源码目录
1 程序入口
var conf: SparkConf = new SparkConf().setAppName("SparkJob_Demo").setMaster("local[*]")
val sparkContext: SparkContext = new SparkContext(conf)
sparkContext.parallelize(List("aaa", "bbb", "ccc", "ddd"), 2)
.repartition(4)
.collect()
2 进入源码
2.1 跟进parallelize
- 进入
org.apache.spark.SparkContext.scala
def parallelize[T: ClassTag](
seq: Seq[T],
numSlices: Int = defaultParallelism): RDD[T] = withScope {
assertNotStopped()
new ParallelCollectionRDD[T](this, seq, numSlices, Map[Int, Seq[String]]())
}
创建一个 ParallelCollectionRDD
- 进入
org.apache.spark.rdd.ParallelCollectionRDD.scala
private[spark] class ParallelCollectionRDD[T: ClassTag](
sc: SparkContext,
@transient private val data: Seq[T],
numSlices: Int,
locationPrefs: Map[Int, Seq[String]])
extends RDD[T](sc, Nil) {
}
2.2 跟进repartition
- 进入
org.apache.spark.rdd.RDD.scala
def repartition(numPartitions: Int)(implicit ord: Ordering[T] = null): RDD[T] = withScope {
coalesce(numPartitions, shuffle = true)
}
repartition 调用 coalesce 方法,并将 shuffle 参数设置为 true。
2.2.1 跟进coalesce
- 进入
org.apache.spark.rdd.RDD.scala
def coalesce(numPartitions: Int, shuffle: Boolean = false,
partitionCoalescer: Option[PartitionCoalescer] = Option.empty)
(implicit ord: Ordering[T] = null)
: RDD[T] = withScope {
require(numPartitions > 0, s"Number of partitions ($numPartitions) must be positive.")
if (shuffle) {
/** Distributes elements evenly across output partitions, starting from a random partition. */
val distributePartition = (index: Int, items: Iterator[T]) => {
var position = (new Random(index)).nextInt(numPartitions)
items.map { t =>
// Note that the hash code of the key will just be the key itself. The HashPartitioner
// will mod it with the number of total partitions.
position = position + 1
(position, t)
}
} : Iterator[(Int, T)]
// include a shuffle step so that our upstream tasks are still distributed
new CoalescedRDD(
new ShuffledRDD[Int, T, T](mapPartitionsWithIndex(distributePartition),
new HashPartitioner(numPartitions)),
numPartitions,
partitionCoalescer).values
} else {
new CoalescedRDD(this, numPartitions, partitionCoalescer)
}
}
这里shuffle为true,因此将构建CoalescedRDD。
- 进入
org.apache.spark.rdd.CoalescedRDD.scala
private[spark] class CoalescedRDD[T: ClassTag](
@transient var prev: RDD[T],
maxPartitions: Int,
partitionCoalescer: Option[PartitionCoalescer] = None)
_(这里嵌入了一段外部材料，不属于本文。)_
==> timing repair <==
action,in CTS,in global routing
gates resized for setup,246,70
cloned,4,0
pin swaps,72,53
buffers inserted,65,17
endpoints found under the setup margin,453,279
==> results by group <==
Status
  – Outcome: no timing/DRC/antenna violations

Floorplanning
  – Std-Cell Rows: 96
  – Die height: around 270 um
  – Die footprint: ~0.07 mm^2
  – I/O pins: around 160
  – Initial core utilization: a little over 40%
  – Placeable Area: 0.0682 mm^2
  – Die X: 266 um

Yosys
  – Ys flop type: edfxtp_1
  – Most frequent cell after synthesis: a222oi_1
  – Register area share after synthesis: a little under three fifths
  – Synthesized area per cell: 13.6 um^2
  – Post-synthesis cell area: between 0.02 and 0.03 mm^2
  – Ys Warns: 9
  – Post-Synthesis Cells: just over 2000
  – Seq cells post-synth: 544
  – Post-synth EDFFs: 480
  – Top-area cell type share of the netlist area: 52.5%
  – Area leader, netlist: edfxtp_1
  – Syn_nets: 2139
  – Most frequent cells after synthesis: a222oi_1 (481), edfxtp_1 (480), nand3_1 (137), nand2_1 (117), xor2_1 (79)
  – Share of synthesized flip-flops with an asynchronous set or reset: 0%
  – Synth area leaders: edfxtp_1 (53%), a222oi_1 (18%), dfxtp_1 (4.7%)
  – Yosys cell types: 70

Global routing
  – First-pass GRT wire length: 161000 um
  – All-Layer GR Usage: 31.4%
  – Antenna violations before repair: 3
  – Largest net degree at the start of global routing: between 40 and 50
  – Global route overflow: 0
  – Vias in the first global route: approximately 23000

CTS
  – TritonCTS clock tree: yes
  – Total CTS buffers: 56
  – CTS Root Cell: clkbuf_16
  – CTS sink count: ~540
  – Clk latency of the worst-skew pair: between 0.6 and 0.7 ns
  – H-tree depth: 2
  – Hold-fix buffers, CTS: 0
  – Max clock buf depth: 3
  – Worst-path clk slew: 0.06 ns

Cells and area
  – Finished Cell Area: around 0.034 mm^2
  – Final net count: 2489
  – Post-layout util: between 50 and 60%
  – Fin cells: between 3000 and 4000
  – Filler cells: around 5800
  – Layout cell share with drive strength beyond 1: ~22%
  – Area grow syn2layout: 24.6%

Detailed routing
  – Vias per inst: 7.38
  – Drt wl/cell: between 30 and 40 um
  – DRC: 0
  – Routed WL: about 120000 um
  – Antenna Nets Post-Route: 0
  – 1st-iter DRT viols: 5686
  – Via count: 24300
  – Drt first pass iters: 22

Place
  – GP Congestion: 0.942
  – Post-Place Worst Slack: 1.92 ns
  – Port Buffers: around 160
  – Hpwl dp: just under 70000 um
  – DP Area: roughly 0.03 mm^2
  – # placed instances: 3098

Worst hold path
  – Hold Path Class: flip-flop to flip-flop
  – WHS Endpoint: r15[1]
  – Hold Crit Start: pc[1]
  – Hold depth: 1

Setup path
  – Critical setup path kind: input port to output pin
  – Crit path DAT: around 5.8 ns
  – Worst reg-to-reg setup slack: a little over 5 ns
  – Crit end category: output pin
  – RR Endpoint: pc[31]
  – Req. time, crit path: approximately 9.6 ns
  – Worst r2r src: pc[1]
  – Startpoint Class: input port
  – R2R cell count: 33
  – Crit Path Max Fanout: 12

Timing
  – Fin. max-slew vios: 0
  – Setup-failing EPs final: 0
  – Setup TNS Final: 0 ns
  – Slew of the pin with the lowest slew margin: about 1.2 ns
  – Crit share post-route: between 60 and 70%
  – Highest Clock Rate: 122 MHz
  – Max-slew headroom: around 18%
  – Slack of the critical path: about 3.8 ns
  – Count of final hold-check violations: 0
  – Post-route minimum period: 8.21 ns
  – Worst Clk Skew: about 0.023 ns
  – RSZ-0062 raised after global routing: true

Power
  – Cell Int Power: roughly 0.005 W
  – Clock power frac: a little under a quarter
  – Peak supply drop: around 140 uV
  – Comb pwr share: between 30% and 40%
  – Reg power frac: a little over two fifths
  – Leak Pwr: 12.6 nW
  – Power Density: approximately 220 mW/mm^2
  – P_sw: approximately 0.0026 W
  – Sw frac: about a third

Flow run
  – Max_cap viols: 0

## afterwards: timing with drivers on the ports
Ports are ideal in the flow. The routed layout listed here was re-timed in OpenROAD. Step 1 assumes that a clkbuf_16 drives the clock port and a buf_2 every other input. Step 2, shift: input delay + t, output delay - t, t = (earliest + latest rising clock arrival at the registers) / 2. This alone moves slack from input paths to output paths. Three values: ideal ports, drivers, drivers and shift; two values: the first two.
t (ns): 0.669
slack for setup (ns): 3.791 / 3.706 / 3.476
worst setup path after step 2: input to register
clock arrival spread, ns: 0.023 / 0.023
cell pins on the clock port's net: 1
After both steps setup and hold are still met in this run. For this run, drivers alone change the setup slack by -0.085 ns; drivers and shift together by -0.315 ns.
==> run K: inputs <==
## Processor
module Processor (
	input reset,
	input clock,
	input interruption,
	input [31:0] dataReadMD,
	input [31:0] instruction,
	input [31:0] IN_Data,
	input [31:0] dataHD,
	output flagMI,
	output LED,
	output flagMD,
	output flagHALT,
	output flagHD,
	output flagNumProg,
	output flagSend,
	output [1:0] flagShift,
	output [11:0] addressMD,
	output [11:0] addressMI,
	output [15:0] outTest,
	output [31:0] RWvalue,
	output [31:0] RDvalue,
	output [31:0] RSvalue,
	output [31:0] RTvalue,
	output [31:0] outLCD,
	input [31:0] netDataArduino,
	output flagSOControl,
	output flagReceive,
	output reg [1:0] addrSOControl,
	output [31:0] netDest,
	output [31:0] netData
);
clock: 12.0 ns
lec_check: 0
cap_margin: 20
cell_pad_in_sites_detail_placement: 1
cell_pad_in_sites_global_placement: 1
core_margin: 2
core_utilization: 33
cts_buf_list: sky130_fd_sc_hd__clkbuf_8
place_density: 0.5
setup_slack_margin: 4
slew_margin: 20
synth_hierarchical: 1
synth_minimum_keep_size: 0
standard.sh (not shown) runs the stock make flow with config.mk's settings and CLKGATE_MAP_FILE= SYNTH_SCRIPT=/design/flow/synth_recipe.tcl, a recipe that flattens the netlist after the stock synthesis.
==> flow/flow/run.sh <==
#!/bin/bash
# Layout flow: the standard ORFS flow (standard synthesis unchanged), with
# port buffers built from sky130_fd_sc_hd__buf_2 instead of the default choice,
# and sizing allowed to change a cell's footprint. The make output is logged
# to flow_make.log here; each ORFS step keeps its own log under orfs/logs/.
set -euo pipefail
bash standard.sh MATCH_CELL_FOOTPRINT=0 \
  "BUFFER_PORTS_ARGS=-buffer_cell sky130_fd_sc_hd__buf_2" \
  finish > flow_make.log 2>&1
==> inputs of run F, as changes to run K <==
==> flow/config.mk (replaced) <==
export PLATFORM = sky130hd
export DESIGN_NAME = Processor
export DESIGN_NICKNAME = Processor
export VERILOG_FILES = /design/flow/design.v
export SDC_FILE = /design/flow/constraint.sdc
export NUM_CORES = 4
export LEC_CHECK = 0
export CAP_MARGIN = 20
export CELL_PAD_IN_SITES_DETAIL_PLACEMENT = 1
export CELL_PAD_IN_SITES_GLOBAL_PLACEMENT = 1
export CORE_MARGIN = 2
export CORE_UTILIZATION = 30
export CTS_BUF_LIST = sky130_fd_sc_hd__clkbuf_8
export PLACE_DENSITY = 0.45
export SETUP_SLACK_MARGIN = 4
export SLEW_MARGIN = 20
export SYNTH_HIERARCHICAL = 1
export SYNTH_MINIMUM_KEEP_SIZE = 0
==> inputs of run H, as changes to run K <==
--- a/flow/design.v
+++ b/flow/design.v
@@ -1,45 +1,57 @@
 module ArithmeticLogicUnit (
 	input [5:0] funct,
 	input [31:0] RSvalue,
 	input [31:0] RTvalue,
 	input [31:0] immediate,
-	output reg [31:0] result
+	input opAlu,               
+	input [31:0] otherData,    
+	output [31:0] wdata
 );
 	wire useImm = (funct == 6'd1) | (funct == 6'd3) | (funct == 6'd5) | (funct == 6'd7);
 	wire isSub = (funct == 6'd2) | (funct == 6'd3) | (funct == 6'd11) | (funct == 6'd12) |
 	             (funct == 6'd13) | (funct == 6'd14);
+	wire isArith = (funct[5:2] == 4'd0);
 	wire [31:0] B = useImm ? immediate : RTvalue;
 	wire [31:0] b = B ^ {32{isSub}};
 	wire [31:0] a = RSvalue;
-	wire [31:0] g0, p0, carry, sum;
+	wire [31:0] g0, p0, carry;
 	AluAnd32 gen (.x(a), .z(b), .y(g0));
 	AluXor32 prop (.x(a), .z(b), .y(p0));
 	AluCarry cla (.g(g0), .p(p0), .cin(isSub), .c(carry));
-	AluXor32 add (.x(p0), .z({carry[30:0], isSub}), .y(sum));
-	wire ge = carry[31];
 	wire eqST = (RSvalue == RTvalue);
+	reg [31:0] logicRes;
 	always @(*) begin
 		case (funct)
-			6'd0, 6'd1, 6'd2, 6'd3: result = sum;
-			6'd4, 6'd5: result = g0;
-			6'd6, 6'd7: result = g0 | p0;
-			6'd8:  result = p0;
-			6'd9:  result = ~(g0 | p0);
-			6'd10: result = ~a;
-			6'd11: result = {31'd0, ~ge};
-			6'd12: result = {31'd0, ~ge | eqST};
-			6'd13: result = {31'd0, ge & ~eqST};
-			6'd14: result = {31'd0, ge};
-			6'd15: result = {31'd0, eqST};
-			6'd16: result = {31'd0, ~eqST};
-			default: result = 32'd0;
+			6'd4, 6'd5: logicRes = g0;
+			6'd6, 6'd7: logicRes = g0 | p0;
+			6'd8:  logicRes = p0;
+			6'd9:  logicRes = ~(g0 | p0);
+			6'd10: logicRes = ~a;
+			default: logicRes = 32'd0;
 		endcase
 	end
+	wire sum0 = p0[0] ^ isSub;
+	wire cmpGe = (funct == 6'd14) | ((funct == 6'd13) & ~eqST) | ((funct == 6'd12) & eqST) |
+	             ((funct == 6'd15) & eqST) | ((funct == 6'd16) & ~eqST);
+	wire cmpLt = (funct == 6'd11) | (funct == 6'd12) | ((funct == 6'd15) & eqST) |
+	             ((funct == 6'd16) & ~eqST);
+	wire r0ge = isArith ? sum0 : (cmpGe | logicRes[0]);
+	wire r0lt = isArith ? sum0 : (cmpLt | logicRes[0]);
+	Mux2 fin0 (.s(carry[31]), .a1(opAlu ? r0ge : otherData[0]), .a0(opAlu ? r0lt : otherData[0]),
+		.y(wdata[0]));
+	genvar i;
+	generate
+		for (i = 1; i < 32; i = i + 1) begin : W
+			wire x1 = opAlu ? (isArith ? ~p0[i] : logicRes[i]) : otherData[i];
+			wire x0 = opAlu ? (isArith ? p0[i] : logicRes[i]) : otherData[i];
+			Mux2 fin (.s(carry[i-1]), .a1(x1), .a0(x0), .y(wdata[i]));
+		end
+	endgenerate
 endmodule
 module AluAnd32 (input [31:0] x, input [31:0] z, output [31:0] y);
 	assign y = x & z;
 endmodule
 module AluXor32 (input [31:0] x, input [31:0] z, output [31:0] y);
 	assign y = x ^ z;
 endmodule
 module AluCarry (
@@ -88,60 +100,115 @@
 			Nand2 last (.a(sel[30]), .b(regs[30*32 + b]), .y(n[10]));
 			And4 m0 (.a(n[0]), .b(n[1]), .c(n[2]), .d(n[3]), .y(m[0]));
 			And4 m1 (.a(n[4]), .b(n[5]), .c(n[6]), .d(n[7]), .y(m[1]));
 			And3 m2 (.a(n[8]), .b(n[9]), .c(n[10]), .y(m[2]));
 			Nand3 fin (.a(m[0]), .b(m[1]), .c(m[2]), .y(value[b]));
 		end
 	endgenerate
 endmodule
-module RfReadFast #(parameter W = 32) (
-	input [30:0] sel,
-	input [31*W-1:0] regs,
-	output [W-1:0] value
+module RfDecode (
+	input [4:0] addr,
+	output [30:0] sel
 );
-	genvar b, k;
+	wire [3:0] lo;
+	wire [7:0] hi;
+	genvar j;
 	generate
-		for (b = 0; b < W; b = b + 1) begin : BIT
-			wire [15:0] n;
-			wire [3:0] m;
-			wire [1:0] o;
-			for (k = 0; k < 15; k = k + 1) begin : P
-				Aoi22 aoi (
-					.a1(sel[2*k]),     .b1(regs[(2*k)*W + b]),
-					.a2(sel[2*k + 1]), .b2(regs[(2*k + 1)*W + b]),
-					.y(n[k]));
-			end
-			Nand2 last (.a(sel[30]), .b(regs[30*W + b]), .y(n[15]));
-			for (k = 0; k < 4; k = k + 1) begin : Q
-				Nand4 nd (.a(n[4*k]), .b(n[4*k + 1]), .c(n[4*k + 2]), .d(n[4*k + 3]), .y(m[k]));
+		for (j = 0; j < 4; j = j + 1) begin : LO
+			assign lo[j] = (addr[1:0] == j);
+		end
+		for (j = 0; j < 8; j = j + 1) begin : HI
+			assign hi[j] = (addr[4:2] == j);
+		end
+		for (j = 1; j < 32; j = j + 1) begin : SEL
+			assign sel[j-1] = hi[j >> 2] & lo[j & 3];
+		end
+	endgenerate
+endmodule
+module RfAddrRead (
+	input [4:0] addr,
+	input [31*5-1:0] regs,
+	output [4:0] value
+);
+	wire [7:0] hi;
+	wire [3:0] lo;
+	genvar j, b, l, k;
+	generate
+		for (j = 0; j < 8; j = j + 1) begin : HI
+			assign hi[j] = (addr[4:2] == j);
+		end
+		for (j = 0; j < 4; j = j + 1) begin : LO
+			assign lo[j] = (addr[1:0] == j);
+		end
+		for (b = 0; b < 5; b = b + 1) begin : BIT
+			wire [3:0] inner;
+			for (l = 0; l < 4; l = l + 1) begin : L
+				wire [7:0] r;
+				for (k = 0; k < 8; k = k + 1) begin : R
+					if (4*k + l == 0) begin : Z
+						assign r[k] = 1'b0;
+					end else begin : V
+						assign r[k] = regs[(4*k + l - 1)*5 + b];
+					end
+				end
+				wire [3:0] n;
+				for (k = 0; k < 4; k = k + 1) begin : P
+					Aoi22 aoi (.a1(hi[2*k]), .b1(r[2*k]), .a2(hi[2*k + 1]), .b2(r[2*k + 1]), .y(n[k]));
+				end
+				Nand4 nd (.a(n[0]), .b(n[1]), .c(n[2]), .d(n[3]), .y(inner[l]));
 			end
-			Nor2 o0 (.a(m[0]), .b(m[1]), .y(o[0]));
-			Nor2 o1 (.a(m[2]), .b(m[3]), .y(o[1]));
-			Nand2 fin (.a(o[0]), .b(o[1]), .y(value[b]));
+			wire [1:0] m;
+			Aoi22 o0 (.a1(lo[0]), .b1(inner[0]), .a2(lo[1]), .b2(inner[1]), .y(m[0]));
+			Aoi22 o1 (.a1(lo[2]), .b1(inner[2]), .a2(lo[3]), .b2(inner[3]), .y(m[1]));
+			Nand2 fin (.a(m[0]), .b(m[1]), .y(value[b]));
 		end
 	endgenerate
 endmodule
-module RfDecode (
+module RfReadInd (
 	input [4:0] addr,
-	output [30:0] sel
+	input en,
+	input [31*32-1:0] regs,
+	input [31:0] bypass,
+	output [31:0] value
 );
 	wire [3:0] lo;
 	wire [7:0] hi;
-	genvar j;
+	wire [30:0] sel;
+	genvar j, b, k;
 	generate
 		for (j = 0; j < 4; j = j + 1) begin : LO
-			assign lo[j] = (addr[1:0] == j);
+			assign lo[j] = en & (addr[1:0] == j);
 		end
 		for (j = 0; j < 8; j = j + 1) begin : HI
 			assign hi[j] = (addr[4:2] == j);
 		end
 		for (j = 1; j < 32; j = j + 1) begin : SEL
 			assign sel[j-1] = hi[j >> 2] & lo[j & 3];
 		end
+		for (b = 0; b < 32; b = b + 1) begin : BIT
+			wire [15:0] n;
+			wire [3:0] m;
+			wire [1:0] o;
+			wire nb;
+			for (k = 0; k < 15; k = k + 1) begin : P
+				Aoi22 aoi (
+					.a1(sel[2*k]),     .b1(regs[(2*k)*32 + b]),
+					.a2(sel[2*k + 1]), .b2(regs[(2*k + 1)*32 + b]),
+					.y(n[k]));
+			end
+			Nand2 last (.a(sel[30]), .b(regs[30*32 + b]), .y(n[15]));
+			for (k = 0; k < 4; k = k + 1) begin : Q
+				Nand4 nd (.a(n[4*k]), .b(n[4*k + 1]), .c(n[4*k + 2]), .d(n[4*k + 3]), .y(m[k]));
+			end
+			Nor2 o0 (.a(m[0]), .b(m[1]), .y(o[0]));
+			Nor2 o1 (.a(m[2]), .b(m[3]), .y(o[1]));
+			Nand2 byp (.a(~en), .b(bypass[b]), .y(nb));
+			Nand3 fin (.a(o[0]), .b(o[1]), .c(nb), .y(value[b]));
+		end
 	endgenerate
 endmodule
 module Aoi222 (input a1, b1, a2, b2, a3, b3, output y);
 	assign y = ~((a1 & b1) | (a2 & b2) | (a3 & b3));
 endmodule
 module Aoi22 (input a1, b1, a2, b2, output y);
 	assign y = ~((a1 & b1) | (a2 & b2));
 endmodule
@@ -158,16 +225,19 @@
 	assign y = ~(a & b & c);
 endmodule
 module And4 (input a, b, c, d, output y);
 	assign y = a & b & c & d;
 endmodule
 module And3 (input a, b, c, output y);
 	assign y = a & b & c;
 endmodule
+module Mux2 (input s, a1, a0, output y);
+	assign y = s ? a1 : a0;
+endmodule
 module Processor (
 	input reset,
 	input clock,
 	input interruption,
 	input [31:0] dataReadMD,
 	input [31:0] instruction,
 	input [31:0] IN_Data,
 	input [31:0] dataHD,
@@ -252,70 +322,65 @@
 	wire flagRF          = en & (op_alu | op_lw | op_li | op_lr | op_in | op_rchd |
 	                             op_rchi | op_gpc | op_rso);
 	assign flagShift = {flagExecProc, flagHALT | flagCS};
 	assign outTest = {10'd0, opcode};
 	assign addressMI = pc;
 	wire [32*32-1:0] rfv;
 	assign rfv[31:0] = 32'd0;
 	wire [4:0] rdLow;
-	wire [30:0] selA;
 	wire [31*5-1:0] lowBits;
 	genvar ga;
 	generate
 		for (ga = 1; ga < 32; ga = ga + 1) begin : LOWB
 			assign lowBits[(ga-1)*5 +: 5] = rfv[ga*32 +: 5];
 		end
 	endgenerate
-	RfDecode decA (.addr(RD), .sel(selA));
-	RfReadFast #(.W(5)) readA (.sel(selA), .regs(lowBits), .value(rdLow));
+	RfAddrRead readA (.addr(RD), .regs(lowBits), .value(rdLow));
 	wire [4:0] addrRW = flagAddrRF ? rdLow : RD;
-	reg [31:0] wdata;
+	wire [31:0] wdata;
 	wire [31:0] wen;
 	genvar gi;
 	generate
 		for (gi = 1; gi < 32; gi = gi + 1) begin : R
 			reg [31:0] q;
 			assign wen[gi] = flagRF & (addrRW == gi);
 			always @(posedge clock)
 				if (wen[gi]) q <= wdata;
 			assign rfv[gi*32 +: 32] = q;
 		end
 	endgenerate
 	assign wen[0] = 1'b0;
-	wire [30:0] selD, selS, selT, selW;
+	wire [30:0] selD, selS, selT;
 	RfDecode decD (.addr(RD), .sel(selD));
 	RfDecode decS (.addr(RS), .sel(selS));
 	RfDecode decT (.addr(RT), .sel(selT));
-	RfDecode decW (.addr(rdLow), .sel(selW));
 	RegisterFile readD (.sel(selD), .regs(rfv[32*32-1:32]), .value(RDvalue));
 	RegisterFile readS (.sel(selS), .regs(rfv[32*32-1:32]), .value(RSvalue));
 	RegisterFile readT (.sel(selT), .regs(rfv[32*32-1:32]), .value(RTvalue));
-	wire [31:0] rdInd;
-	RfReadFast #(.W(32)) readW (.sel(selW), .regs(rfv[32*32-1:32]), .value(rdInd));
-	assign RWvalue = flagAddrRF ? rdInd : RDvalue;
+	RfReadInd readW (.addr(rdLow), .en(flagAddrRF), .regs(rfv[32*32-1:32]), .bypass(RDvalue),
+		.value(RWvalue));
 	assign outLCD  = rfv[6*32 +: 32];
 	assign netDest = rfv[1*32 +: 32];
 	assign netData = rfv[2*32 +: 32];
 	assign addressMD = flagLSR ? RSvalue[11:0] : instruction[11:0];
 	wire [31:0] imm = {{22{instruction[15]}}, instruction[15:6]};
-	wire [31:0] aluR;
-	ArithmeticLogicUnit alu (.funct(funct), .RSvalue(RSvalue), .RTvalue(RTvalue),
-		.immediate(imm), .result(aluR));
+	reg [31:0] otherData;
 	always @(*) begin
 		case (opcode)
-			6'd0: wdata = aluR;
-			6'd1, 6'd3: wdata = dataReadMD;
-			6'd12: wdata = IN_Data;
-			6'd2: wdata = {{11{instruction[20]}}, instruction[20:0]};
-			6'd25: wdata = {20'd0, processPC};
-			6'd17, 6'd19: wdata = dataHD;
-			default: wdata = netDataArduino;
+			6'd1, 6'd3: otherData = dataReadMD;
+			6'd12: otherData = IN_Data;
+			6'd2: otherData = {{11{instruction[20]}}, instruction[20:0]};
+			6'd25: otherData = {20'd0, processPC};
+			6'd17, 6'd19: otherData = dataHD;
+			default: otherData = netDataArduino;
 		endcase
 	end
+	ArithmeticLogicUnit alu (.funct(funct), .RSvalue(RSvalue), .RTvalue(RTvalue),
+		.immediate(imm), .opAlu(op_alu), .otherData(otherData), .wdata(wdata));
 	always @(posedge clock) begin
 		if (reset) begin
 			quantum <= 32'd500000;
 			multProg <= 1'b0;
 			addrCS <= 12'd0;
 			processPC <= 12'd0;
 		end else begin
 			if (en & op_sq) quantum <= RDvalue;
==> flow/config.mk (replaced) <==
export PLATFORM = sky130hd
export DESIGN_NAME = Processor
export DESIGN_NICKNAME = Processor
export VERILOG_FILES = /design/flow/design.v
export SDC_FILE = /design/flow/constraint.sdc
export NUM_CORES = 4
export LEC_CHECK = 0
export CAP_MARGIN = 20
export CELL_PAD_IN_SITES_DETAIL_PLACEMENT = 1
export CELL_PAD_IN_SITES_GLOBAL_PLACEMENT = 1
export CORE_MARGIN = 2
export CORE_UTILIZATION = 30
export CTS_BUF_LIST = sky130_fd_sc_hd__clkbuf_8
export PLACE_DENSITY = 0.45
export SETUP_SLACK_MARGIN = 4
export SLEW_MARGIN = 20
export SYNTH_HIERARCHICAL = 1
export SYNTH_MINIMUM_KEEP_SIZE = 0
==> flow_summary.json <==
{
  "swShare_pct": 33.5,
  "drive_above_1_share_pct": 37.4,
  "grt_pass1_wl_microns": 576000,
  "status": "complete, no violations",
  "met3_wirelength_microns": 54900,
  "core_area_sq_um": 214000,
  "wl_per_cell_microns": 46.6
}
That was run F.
Context: an optimization exercise on an open-source flow, tuned for small area. The choices shown serve that exercise and are no tape-out recipe. Function was checked by simulation only, so behaviour that the tests miss may differ from the original.

Design FFT16_SEQUENTIAL, start of the top module:
module FFT16_SEQUENTIAL(A, Y, CLK, START, DONE, RESET);
input  [31:0] A;
output [31:0] Y;
input         CLK;
input         START;
output        DONE;
input         RESET;
reg [5:0] STATE;
reg       LAST_START;
always @(posedge CLK) begin
    if (RESET) begin
        LAST_START <= 1'b0;
        STATE      <= 6'd0;
    end else begin
        LAST_START <= START;
        case (STATE)
            6'd0:    STATE <= (~LAST_START & START) ? 6'd1 : 6'd0;
            6'd33:   STATE <= 6'd0;
            default: STATE <= STATE + 6'd1;
        endcase
    end
end
assign DONE = (STATE == 6'd18);
reg  [31:0] T [0:3][0:3];
wire [3:0] k    = STATE[3:0];
wire       act  = (STATE[5:4] == 2'b00);
wire       init = act & (STATE[3:2] == 2'b00);
wire [1:0] n    = k[3:2];
wire       g0   = n[0] & k[0];
wire [15:0] xh  = (g0 ? A[15:0]  : A[31:16]) & {16{act}};
wire [15:0] xl  = (g0 ? A[31:16] : A[15:0])  & {16{act}};
wire [31:0] tap [0:3];
genvar b;
generate
    for (b = 0; b < 4; b = b + 1) begin : ph1
        wire [1:0] br = k[1:0] - 2'd2 - b;
        wire [1:0] e  = n * br;
        wire       f  = (b % 2 == 1) ? n[0] : 1'b0;
        wire       sr = (f ? (e[0] ^ e[1]) : e[1]) & act;
        wire       si = (f ? e[1] : (e[0] ^ e[1])) & act;
        wire [31:0] acc = init ? 32'd0 : T[0][b];
        wire [15:0] yr, yi;
        wire [15:0] br_ = xh ^ {16{sr}};
        wire [15:0] bi_ = xl ^ {16{si}};
        wire [16:0] cr_, ci_;
        assign cr_[0] = sr;
        assign ci_[0] = si;
  ...
==> flow/config.mk <==
export PLATFORM = sky130hd
export DESIGN_NAME = FFT16_SEQUENTIAL
export DESIGN_NICKNAME = FFT16_SEQUENTIAL
export VERILOG_FILES = /design/flow/design.v
export SDC_FILE = /design/flow/constraint.sdc
export NUM_CORES = 4
export LEC_CHECK = 0
export CAP_MARGIN = 20
export CORE_MARGIN = 2
export CORE_UTILIZATION = 40
export CTS_BUF_LIST = sky130_fd_sc_hd__clkbuf_8
export CTS_CLUSTER_DIAMETER = 60
export CTS_CLUSTER_SIZE = 20
export SETUP_SLACK_MARGIN = 0.2
export SLEW_MARGIN = 20
export SYNTH_HIERARCHICAL = 1
==> flow/constraint.sdc <==
create_clock -name core_clock -period 14.0 [get_ports {CLK}]
set_input_delay 2.8000 -clock core_clock [delete_from_list [all_inputs] [get_ports {CLK}]]
set_output_delay 2.8000 -clock core_clock [all_outputs]
set_load 0.01 [all_outputs]
run.sh (not shown) runs the stock make flow with config.mk's settings and CLKGATE_MAP_FILE= SYNTH_SCRIPT=/design/flow/synth_recipe.tcl, a recipe that flattens the netlist after the stock synthesis.
The first run ran to the end with no violations.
extends RDD[T](prev.context, Nil) { // Nil since we implement getDependencies
}
CoalescedRDD 的构造参数有:
- prev(RDD[T]):父RDD,即上一个 RDD,即ShuffledRDD
- maxPartitions(Int):聚合后RDD的分区数
- partitionCoalescer(Option[PartitionCoalescer]):用于coalesce的分区聚合器
- 进入
org.apache.spark.rdd.ShuffledRDD.scala
class ShuffledRDD[K: ClassTag, V: ClassTag, C: ClassTag](
@transient var prev: RDD[_ <: Product2[K, V]],
part: Partitioner)
extends RDD[(K, C)](prev.context, Nil) {
}
prev:父RDD,即上一个RDD
part:用于给RDD分区的Partitioner
- 进入
org.apache.spark.rdd.RDD.scala
private[spark] def mapPartitionsWithIndexInternal[U: ClassTag](
f: (Int, Iterator[T]) => Iterator[U],
preservesPartitioning: Boolean = false,
isOrderSensitive: Boolean = false): RDD[U] = withScope {
new MapPartitionsRDD(
this,
(context: TaskContext, index: Int, iter: Iterator[T]) => f(index, iter),
preservesPartitioning = preservesPartitioning,
isOrderSensitive = isOrderSensitive)
}
构建一个MapPartitionsRDD并返回,因此上面ShuffledRDD的父RDD就是此MapPartitionsRDD。
- 再进入
org.apache.spark.rdd.MapPartitionsRDD.scala
private[spark] class MapPartitionsRDD[U: ClassTag, T: ClassTag](
var prev: RDD[T],
f: (TaskContext, Int, Iterator[T]) => Iterator[U], // (TaskContext, partition index, iterator)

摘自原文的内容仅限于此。